#### [THE PROBLEM]
Give again, word for word, every line in the entries below from the line with "t63 = d[34] ^ t0;" up to and including the line with "t73 = d[39] ^ x[24];", and no other line.

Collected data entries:
From an optimization exercise on the open Yosys and OpenROAD flow, aimed at small area, a short achievable clock period and few clock cycles per item; shortcuts taken in it are not production practice.
RTL that was checked went through simulation tests only; none was proved equivalent to the original.
No functional check of the RTL was part of runs 3 and 4.
Power and IR drop assume default switching activity.

--- flow/design.v ---
module facet_tile (
    input  wire        clk,
    input  wire        rst,
    input  wire        start,
    input  wire [1:0]  cls,           
    input  wire [31:0] crc_in,        
    output wire        idle,
    input  wire        in_valid,
    input  wire [7:0]  in_data,
    output wire        in_ready,
    output reg         out_valid,
    output reg  [63:0] out_data,
    input  wire        out_ready,
    output reg         done,
    output wire [3:0]  done_cause,    
    output wire [7:0]  done_offset,   
    output wire [31:0] done_arg,      
    output wire [31:0] done_crc       
);
    localparam [3:0] P_HDR   = 4'd0,
                     P_U1    = 4'd1,
                     P_C1    = 4'd2,
                     P_E     = 4'd3,
                     P_B1    = 4'd4,
                     P_B2    = 4'd5,
                     P_BMAP  = 4'd6,
                     P_NLEN  = 4'd7,
                     P_NCOD  = 4'd8,
                     P_TRAIL = 4'd9;    
    reg         busy;
    reg         idle_r;       
    reg  [1:0]  cls_q;
    reg  [8:0]  idx;          
    reg  [3:0]  pst;          
    reg         fail;         
    reg  [3:0]  cause;
    reg  [7:0]  offset;
    reg  [31:0] arg;
    reg  [31:0] crc;
    reg  [10:0] p_last;       
    reg         rdy;
    reg         v0, v1;
    reg  [7:0]  h0, h1;
    reg         pend;
    reg  [9:0]  pend_l;
    reg  [7:0]  code_st;
    reg  [7:0]  len_st;       
    reg         bm;           
    reg         run_act;
    reg  [9:0]  run_l;        
    reg  [7:0]  run_code;     
    reg  [2:0]  q;            
    reg  [6:0]  bcnt;         
    reg         ofin;         
    assign idle        = idle_r;
    assign in_ready    = rdy;
    assign done_cause  = cause;
    assign done_offset = offset;
    assign done_arg    = arg;
    assign done_crc    = crc;
    function [31:0] crc64;
        input [31:0] c;
        input [63:0] d;
        reg [31:0] x;
        reg t0, t1, t2, t3, t4, t5, t6, t7, t8, t9, t10, t11, t12, t13, t14, t15, t16, t17, t18, t19, t20, t21, t22, t23, t24, t25, t26, t27, t28, t29, t30, t31, t32, t33, t34, t35, t36, t37, t38, t39, t40, t41, t42, t43, t44, t45, t46, t47, t48, t49, t50, t51, t52, t53, t54, t55, t56, t57, t58, t59, t60, t61, t62, t63, t64, t65, t66, t67, t68, t69, t70, t71, t72, t73, t74, t75, t76, t77, t78, t79, t80, t81, t82, t83, t84, t85, t86, t87, t88, t89, t90, t91, t92, t93, t94, t95, t96, t97, t98, t99, t100, t101, t102, t103, t104, t105, t106, t107, t108, t109, t110, t111, t112, t113, t114, t115, t116, t117, t118, t119, t120, t121, t122, t123, t124, t125, t126, t127, t128, t129, t130, t131, t132, t133, t134, t135, t136, t137, t138, t139, t140, t141, t142, t143, t144;
        begin
            x = c ^ d[31:0];
            t0 = x[14] ^ x[18];
            t1 = d[32] ^ d[55];
            t2 = d[38] ^ d[47];
            t3 = x[0] ^ x[11];
            t4 = d[34] ^ d[57];
            t5 = x[1] ^ x[12];
            t6 = d[33] ^ d[52];
            t7 = d[50] ^ x[31];
            t8 = x[15] ^ x[27];
            t9 = x[23] ^ x[29];
            t10 = d[51] ^ x[13];
            t11 = d[35] ^ x[30];
            t12 = d[36] ^ d[45];
            t13 = d[42] ^ d[58];
            t14 = d[53] ^ d[54];
            t15 = t2 ^ x[28];
            t16 = d[44] ^ x[25];
            t17 = d[61] ^ t0;
            t18 = d[43] ^ x[24];
            t19 = d[39] ^ d[48];
            t20 = d[37] ^ d[46];
            t21 = d[40] ^ d[49];
            t22 = t1 ^ x[26];
            t23 = d[41] ^ x[16];
            t24 = d[60] ^ x[2];
            t25 = d[63] ^ x[4];
            t26 = d[59] ^ x[22];
            t27 = d[62] ^ x[3];
            t28 = x[10] ^ x[21];
            t29 = t6 ^ x[17];
            t30 = d[56] ^ t14;
            t31 = t12 ^ x[20];
            t32 = t18 ^ x[8];
            t33 = t16 ^ x[9];
            t34 = t20 ^ t23;
            t35 = t19 ^ x[6];
            t36 = t5 ^ t11;
            t37 = t10 ^ x[5];
            t38 = t21 ^ x[7];
            t39 = t8 ^ t22;
            t40 = t4 ^ x[19];
            t41 = t3 ^ t9;
            t42 = t15 ^ t26;
            t43 = t13 ^ t27;
            t44 = d[41] ^ x[13];
            t45 = t25 ^ x[16];
            t46 = d[55] ^ t7;
            t47 = d[57] ^ d[59];
            t48 = t24 ^ x[21];
            t49 = t7 ^ t37;
            t50 = t13 ^ x[17];
            t51 = d[42] ^ t29;
            t52 = t28 ^ t34;
            t53 = t38 ^ x[15];
            t54 = d[53] ^ t41;
            t55 = d[60] ^ t36;
            t56 = d[58] ^ d[62];
            t57 = t31 ^ x[18];
            t58 = t11 ^ x[12];
            t59 = t19 ^ x[29];
            t60 = t44 ^ t47;
            t61 = d[46] ^ x[10];
            t62 = t17 ^ t40;
            t63 = d[34] ^ t0;
            t64 = d[61] ^ x[19];
            t65 = t30 ^ x[7];
            t66 = t10 ^ t18;
            t67 = x[26] ^ x[31];
            t68 = t9 ^ x[25];
            t69 = d[54] ^ t17;
            t70 = d[38] ^ t53;
            t71 = d[63] ^ t17;
            t72 = t39 ^ t45;
            t73 = d[39] ^ x[24];
            t74 = t61 ^ t68;
            t75 = t42 ^ t46;
            t76 = t33 ^ t40;
            t77 = t8 ^ t52;
            t78 = d[56] ^ t54;
            t79 = x[8] ^ x[14];
            t80 = t20 ^ x[9];
            t81 = d[33] ^ t15;
            t82 = t74 ^ x[11];
            t83 = t23 ^ x[6];
            t84 = t6 ^ t12;
            t85 = t56 ^ t57;
            t86 = t11 ^ t30;
            t87 = d[61] ^ t24;
            t88 = t28 ^ t32;
            t89 = d[62] ^ t35;
            t90 = t21 ^ x[30];
            t91 = t30 ^ t76;
            t92 = d[47] ^ t32;
            t93 = d[56] ^ t59;
            t94 = d[40] ^ t65;
            t95 = t25 ^ t44;
            t96 = t14 ^ t49;
            t97 = t35 ^ t63;
            t98 = d[36] ^ x[20];
            t99 = t2 ^ t41;
            t100 = t43 ^ t49;
            t101 = d[51] ^ t80;
            t102 = t3 ^ t27;
            t103 = d[37] ^ x[15];
            t104 = d[50] ^ x[28];
            t105 = d[45] ^ t83;
            t106 = t4 ^ x[0];
            t107 = t2 ^ x[22];
            t108 = d[43] ^ d[48];
            t109 = t28 ^ t50;
            t110 = d[43] ^ x[18];
            t111 = t67 ^ t99;
            t112 = d[58] ^ t39;
            t113 = d[36] ^ t42;
            t114 = d[49] ^ t29;
            t115 = t48 ^ x[0];
            t116 = t10 ^ t22;
            t117 = d[35] ^ x[17];
            t118 = t84 ^ x[10];
            t119 = d[38] ^ t26;
            t120 = x[4] ^ x[23];
            t121 = d[63] ^ t26;
            t122 = d[60] ^ t43;
            t123 = t48 ^ t107;
            t124 = t16 ^ x[1];
            t125 = t5 ^ x[30];
            t126 = t13 ^ x[11];
            t127 = t3 ^ x[5];
            t128 = d[55] ^ x[13];
            t129 = t33 ^ t73;
            t130 = d[35] ^ t101;
            t131 = d[49] ^ t51;
            t132 = t6 ^ t38;
            t133 = t15 ^ t56;
            t134 = d[52] ^ t5;
            t135 = t1 ^ t51;
            t136 = t1 ^ t90;
            t137 = t58 ^ t120;
            t138 = t35 ^ t50;
            t139 = d[44] ^ t4;
            t140 = t34 ^ t79;
            t141 = t21 ^ t55;
            t142 = t104 ^ t139;
            t143 = t22 ^ t92;
            t144 = x[1] ^ x[3];
            crc64[0] = ((t40 ^ (t110 ^ t128)) ^ t113) ^ (((t24 ^ (d[58] ^ x[27])) ^ t52) ^ (t93 ^ (t127 ^ t29)));
            crc64[1] = (t141 ^ t78) ^ ((((d[37] ^ d[44]) ^ (x[20] ^ x[3])) ^ t138) ^ (t42 ^ t62));
            crc64[2] = (t70 ^ t85) ^ (((t9 ^ (d[54] ^ x[4])) ^ t115) ^ ((t36 ^ t60) ^ ((t18 ^ t19) ^ (t64 ^ t7))));
            crc64[3] = ((t124 ^ t48) ^ t100) ^ (((t64 ^ t73) ^ t136) ^ (t140 ^ (t98 ^ t121)));
            crc64[4] = (t72 ^ t82) ^ (((x[9] ^ (d[40] ^ x[28])) ^ t62) ^ ((t31 ^ t35) ^ t100));
            crc64[5] = ((t58 ^ (t0 ^ t24)) ^ t70) ^ (((t25 ^ t98) ^ t116) ^ (t89 ^ ((x[22] ^ x[24]) ^ t106)));
            crc64[6] = (t75 ^ t82) ^ (((t24 ^ t4) ^ t53) ^ (t71 ^ ((x[8] ^ t108) ^ (t117 ^ t144))));
            crc64[7] = ((t80 ^ (d[61] ^ t27)) ^ (t114 ^ t137)) ^ ((t142 ^ t39) ^ (t88 ^ (t119 ^ t37)));
            crc64[8] = (t78 ^ (t118 ^ t129)) ^ ((t133 ^ t49) ^ (((x[22] ^ x[27]) ^ t45) ^ (t63 ^ (x[6] ^ (d[35] ^ d[60])))));
            crc64[9] = (t94 ^ ((x[25] ^ (d[33] ^ x[23])) ^ t105)) ^ ((t123 ^ t71) ^ ((t36 ^ t66) ^ t112));
            crc64[10] = (t88 ^ ((x[5] ^ x[7]) ^ (t103 ^ t16))) ^ (t111 ^ (t122 ^ t69));
            crc64[11] = ((t125 ^ t32) ^ (t33 ^ (d[45] ^ t3))) ^ (t72 ^ (t89 ^ (t64 ^ t119)));
            crc64[12] = (t111 ^ t85) ^ (((t108 ^ (d[37] ^ d[41])) ^ t76) ^ (((d[55] ^ x[21]) ^ t121) ^ (t134 ^ t38)));
            crc64[13] = (t131 ^ t143) ^ ((t142 ^ t54) ^ (t57 ^ (t36 ^ (x[5] ^ (d[63] ^ x[16])))));
            crc64[14] = (((d[57] ^ x[10]) ^ t127) ^ t75) ^ (((t14 ^ (d[51] ^ d[52])) ^ t105) ^ (t129 ^ t55));
            crc64[15] = (t82 ^ t94) ^ (((x[31] ^ t12) ^ t116) ^ (t138 ^ (t134 ^ t87)));
            crc64[16] = ((t30 ^ t60) ^ ((x[30] ^ t20) ^ (t27 ^ (x[11] ^ x[12])))) ^ (t143 ^ (t132 ^ ((x[27] ^ x[2]) ^ t17)));
            crc64[17] = (((d[48] ^ x[12]) ^ t46) ^ (t95 ^ (t79 ^ t8))) ^ (t91 ^ (t122 ^ t81));
            crc64[18] = (t130 ^ t131) ^ ((t123 ^ t69) ^ (((x[19] ^ x[26]) ^ t31) ^ ((t25 ^ t3) ^ (t8 ^ (d[32] ^ d[41])))));
            crc64[19] = ((t5 ^ (d[50] ^ x[15])) ^ ((x[17] ^ x[20]) ^ t43)) ^ ((t60 ^ t87) ^ t78);
            crc64[20] = (t69 ^ (t47 ^ t125)) ^ ((t43 ^ t45) ^ (t66 ^ t115));
            crc64[21] = ((t124 ^ t17) ^ t77) ^ (((t25 ^ t4) ^ t81) ^ (t93 ^ ((d[36] ^ x[31]) ^ t102)));
            crc64[22] = (((d[56] ^ d[59]) ^ t84) ^ (t95 ^ (d[62] ^ t110))) ^ (t141 ^ ((t28 ^ (d[42] ^ d[46])) ^ t39));
            crc64[23] = (t109 ^ t71) ^ (((d[52] ^ d[53]) ^ t46) ^ (t59 ^ (d[59] ^ (d[38] ^ d[44]))));
            crc64[24] = ((t37 ^ (x[2] ^ t12)) ^ t77) ^ (((t14 ^ (d[48] ^ x[29])) ^ t133) ^ (t136 ^ (t106 ^ t29)));
            crc64[25] = ((t126 ^ t34) ^ t75) ^ (((t144 ^ (d[63] ^ x[29])) ^ t114) ^ (t86 ^ t97));
            crc64[26] = ((t126 ^ (x[28] ^ (d[32] ^ x[22]))) ^ t77) ^ (t96 ^ (t132 ^ t137));
            crc64[27] = (t113 ^ t135) ^ (t96 ^ ((t32 ^ t41) ^ (t83 ^ (x[14] ^ (d[34] ^ x[12])))));
            crc64[28] = ((t33 ^ t66) ^ t135) ^ (((t103 ^ t9) ^ t55) ^ (t65 ^ t97));
            crc64[29] = ((t32 ^ (t128 ^ t16)) ^ t70) ^ (((t67 ^ (x[16] ^ x[2])) ^ t118) ^ (t62 ^ t86));
            crc64[30] = ((t31 ^ (d[39] ^ t117)) ^ t112) ^ (t91 ^ (t140 ^ (t7 ^ t102)));
            crc64[31] = (t130 ^ t72) ^ ((t109 ^ t57) ^ (t81 ^ ((d[56] ^ t47) ^ (t5 ^ (d[40] ^ d[54])))));
        end
    endfunction
    wire [7:0] b = h0;
    wire [8:0] slen_m1 = (9'd256 >> cls_q) - 9'd1;
    wire wr_ok = !out_valid || out_ready;
    wire xfer  = out_valid && out_ready;
    wire       rn_can  = busy && !ofin && !bm && (run_act || pend);
    wire       rn_go   = rn_can && wr_ok;
    wire [9:0] f_l     = run_act ? run_l : pend_l;
    wire       f_on    = f_l[9:3] != bcnt;                    
    wire       b_on    = run_act && pend && !f_on && (run_l[2:0] != 3'd7);
    wire       p_on    = pend_l[9:3] != bcnt;                 
    wire [2:0] l_end   = b_on ? pend_l[2:0] : f_l[2:0];       
    wire       f_beat  = (b_on ? p_on : f_on) || (l_end == 3'd7);    
    wire       pend_use = rn_go && (!run_act || b_on);
    reg  [7:0] ln_plan, ln_sel;
    wire       bt_plan = bm ? (busy && pend) : (rn_can && f_beat);
    integer    k;
    always @(*)
        for (k = 0; k < 8; k = k + 1) begin
            ln_plan[k] = bm ? (busy && pend)
                            : (rn_can && k >= q && (f_on || k <= f_l[2:0] ||
                                                    (b_on && (p_on || k <= pend_l[2:0]))));
            ln_sel[k]  = bm ? pend_l[k] : (!run_act || (!f_on && k > f_l[2:0]));
        end
    wire ip_plain = busy && v0 && (pst != P_NLEN) && (pst != P_BMAP) &&
                    (pst != P_NCOD || !pend);
    wire nlen_go  = busy && v0 && (pst == P_NLEN) && (!pend || idx != slen_m1);
    wire ip_bm    = busy && v0 && (pst == P_BMAP) && !run_act;
    wire ip_acc   = ip_plain || nlen_go || ip_bm;
    wire bm_go    = busy && bm && pend && wr_ok;
    wire [10:0] n_last = p_last + {3'd0, len_st} + 11'd1;
    wire last_byte = (idx == slen_m1 + 9'd1) || (ip_acc && idx == slen_m1);
    wire og_fin    = ofin && wr_ok;
    wire push = in_valid && rdy;
    integer j;
    always @(posedge clk) begin
        if (ip_acc) begin
            h0 <= v1 ? h1 : in_data;
            v0 <= v1 || push;
            h1 <= in_data;
            v1 <= v1 && push;
            rdy <= 1'b1;
        end else begin
            if (!v0) h0 <= in_data;
            else if (!v1) h1 <= in_data;
            v0 <= v0 || push;
            v1 <= v1 || (v0 && push);
            rdy <= !(v1 || (v0 && push));
        end
        begin
            done <= 1'b0;
            if (xfer) begin
                out_valid <= 1'b0;
                crc <= crc64(crc, out_data);
            end
            for (j = 0; j < 8; j = j + 1)
                if (wr_ok && ln_plan[j])
                    out_data[8*j +: 8] <= ln_sel[j] ? code_st : run_code;
            if (wr_ok && bt_plan) begin
                out_valid <= 1'b1;
                bcnt <= bcnt + 7'd1;
                if (bcnt == 7'd127) ofin <= 1'b1;
            end
            if (rn_go) begin
                q <= f_beat ? 3'd0 : l_end + 3'd1;
                if (pend_use) begin
                    pend     <= 1'b0;
                    run_code <= code_st;
                    run_l    <= pend_l;
                end
                run_act <= b_on ? p_on : f_on;
            end
            if (bm_go) begin
                if (run_act) begin
                    pend_l[7:0] <= run_l[7:0];
                    run_act <= 1'b0;
                end else if (ip_bm)
                    pend_l[7:0] <= b;
                else
                    pend <= 1'b0;
            end else if (ip_bm) begin
                if (pend) begin
                    run_l[7:0] <= b;
                    run_act <= 1'b1;
                end else begin
                    pend_l[7:0] <= b;
                    pend <= 1'b1;
                end
            end
            if (ip_acc)
                idx <= idx + 9'd1;
            if (ip_bm && idx == 9'd130)
                pst <= P_TRAIL;
            if (nlen_go) begin
                if (idx == slen_m1) begin
                    fail <= 1'b1; cause <= 4'd6; offset <= idx[7:0];
                    pend <= 1'b1; pend_l <= 10'd1023; code_st <= 8'd0;
                    pst <= P_TRAIL;
                end else begin
                    len_st <= b;
                    pst <= P_NCOD;
                end
            end
            if (ip_plain) begin
                case (pst)
                    P_HDR: begin
                        if (b[4:0] != 5'd0) begin
                            fail <= 1'b1; cause <= 4'd4;
                            pend <= 1'b1; pend_l <= 10'd1023; code_st <= 8'd0;
                            pst <= P_TRAIL;
                        end else case (b[7:5])
                            3'd0: pst <= P_U1;
                            3'd1: begin cause <= 4'd14; pst <= P_C1; end
                            3'd7: begin cause <= 4'd15; pst <= P_E;
                                        pend <= 1'b1; pend_l <= 10'd1023; code_st <= 8'd0; end
                            3'd2: if (cls_q != 2'd0) begin
                                      fail <= 1'b1; cause <= 4'd7;
                                      pend <= 1'b1; pend_l <= 10'd1023; code_st <= 8'd0;
                                      pst <= P_TRAIL;
                                  end else begin
                                      bm  <= 1'b1;
                                      pst <= P_B1;
                                  end
                            3'd3: pst <= P_NLEN;
                            default: begin
                                fail <= 1'b1; cause <= 4'd3;
                                pend <= 1'b1; pend_l <= 10'd1023; code_st <= 8'd0;
                                pst <= P_TRAIL;
                            end
                        endcase
                    end
                    P_U1: begin
                        pend <= 1'b1; pend_l <= 10'd1023; code_st <= b;
                        pst <= P_TRAIL;
                    end
                    P_C1: begin
                        arg[7:0] <= b;
                        pend <= 1'b1; pend_l <= 10'd1023; code_st <= 8'd0;
                        pst <= P_TRAIL;
                    end
                    P_E: begin
                        case (idx[2:0])
                            3'd1:    arg[7:0]   <= b;
                            3'd2:    arg[15:8]  <= b;
                            3'd3:    arg[23:16] <= b;
                            default: arg[31:24] <= b;
                        endcase
                        if (idx[2:0] == 3'd4) pst <= P_TRAIL;
                    end
                    P_B1: begin run_code <= b; pst <= P_B2; end
                    P_B2: begin code_st  <= b; pst <= P_BMAP; end
                    P_NCOD: begin
                        if (n_last[10]) begin
                            fail <= 1'b1; cause <= 4'd6; offset <= idx[7:0] - 8'd1;
                            pend <= 1'b1; pend_l <= 10'd1023; code_st <= 8'd0;
                            pst <= P_TRAIL;
                        end else begin
                            pend <= 1'b1; pend_l <= n_last[9:0]; code_st <= b;
                            p_last <= n_last;
                            pst <= (n_last[9:0] == 10'd1023) ? P_TRAIL : P_NLEN;
                        end
                    end
                    default: if (!fail && b != 8'd0) begin    
                        fail <= 1'b1; cause <= 4'd4; offset <= idx[7:0]; arg <= 32'd0;
                    end
                endcase
            end
            if (busy && last_byte && og_fin) begin
                done   <= 1'b1;
                busy   <= 1'b0;
                idle_r <= 1'b1;
            end
            if (!busy) begin
                busy     <= start;
                idle_r   <= !start;
                cls_q    <= cls;
                crc      <= crc_in;
                idx      <= 9'd0;
                pst      <= P_HDR;
                fail     <= 1'b0;
                cause    <= 4'd0;
                offset   <= 8'd0;
                arg      <= 32'd0;
                p_last   <= 11'h7FF;
                pend     <= 1'b0;
                run_act  <= 1'b0;
                bm       <= 1'b0;
                q        <= 3'd0;
                bcnt     <= 7'd0;
                ofin     <= 1'b0;
            end
        end
        if (rst) begin
            busy      <= 1'b0;
            idle_r    <= 1'b1;
            out_valid <= 1'b0;
            done      <= 1'b0;
            v0        <= 1'b0;
            v1        <= 1'b0;
            rdy       <= 1'b1;
        end
    end
endmodule
--- flow/run.sh ---
#!/bin/bash
# synth_recipe.tcl (not shown) runs the flow's synth.tcl, then flattens the netlist and writes it again
# the make line also repeats each setting of config.mk as NAME=value (left out here)
make -C /OpenROAD-flow-scripts/flow DESIGN_CONFIG=/design/flow/config.mk WORK_HOME=/design/flow/orfs CLKGATE_MAP_FILE= SYNTH_SCRIPT=/design/flow/synth_recipe.tcl finish
--- flow/config.mk ---
export PLATFORM = sky130hd
export DESIGN_NAME = facet_tile
export DESIGN_NICKNAME = facet_tile
export VERILOG_FILES = /design/flow/design.v
export SDC_FILE = /design/flow/constraint.sdc
export NUM_CORES = 4
export LEC_CHECK = 0
export CAP_MARGIN = 20
export CORE_MARGIN = 2
export CORE_UTILIZATION = 35
export CTS_CLUSTER_DIAMETER = 90
export CTS_CLUSTER_SIZE = 30
export GPL_TIMING_DRIVEN = 0
export PLACE_DENSITY = 0.55
export SLEW_MARGIN = 20
--- flow/constraint.sdc ---
create_clock -name core_clock -period 10.0 [get_ports {clk}]
set_input_delay 2.0000 -clock core_clock [delete_from_list [all_inputs] [get_ports {clk}]]
set_output_delay 2.0000 -clock core_clock [all_outputs]
set_load 0.01 [all_outputs]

#### [ANSWER SPACE]
            t63 = d[34] ^ t0;
            t64 = d[61] ^ x[19];
            t65 = t30 ^ x[7];
            t66 = t10 ^ t18;
            t67 = x[26] ^ x[31];
            t68 = t9 ^ x[25];
            t69 = d[54] ^ t17;
            t70 = d[38] ^ t53;
            t71 = d[63] ^ t17;
            t72 = t39 ^ t45;
            t73 = d[39] ^ x[24];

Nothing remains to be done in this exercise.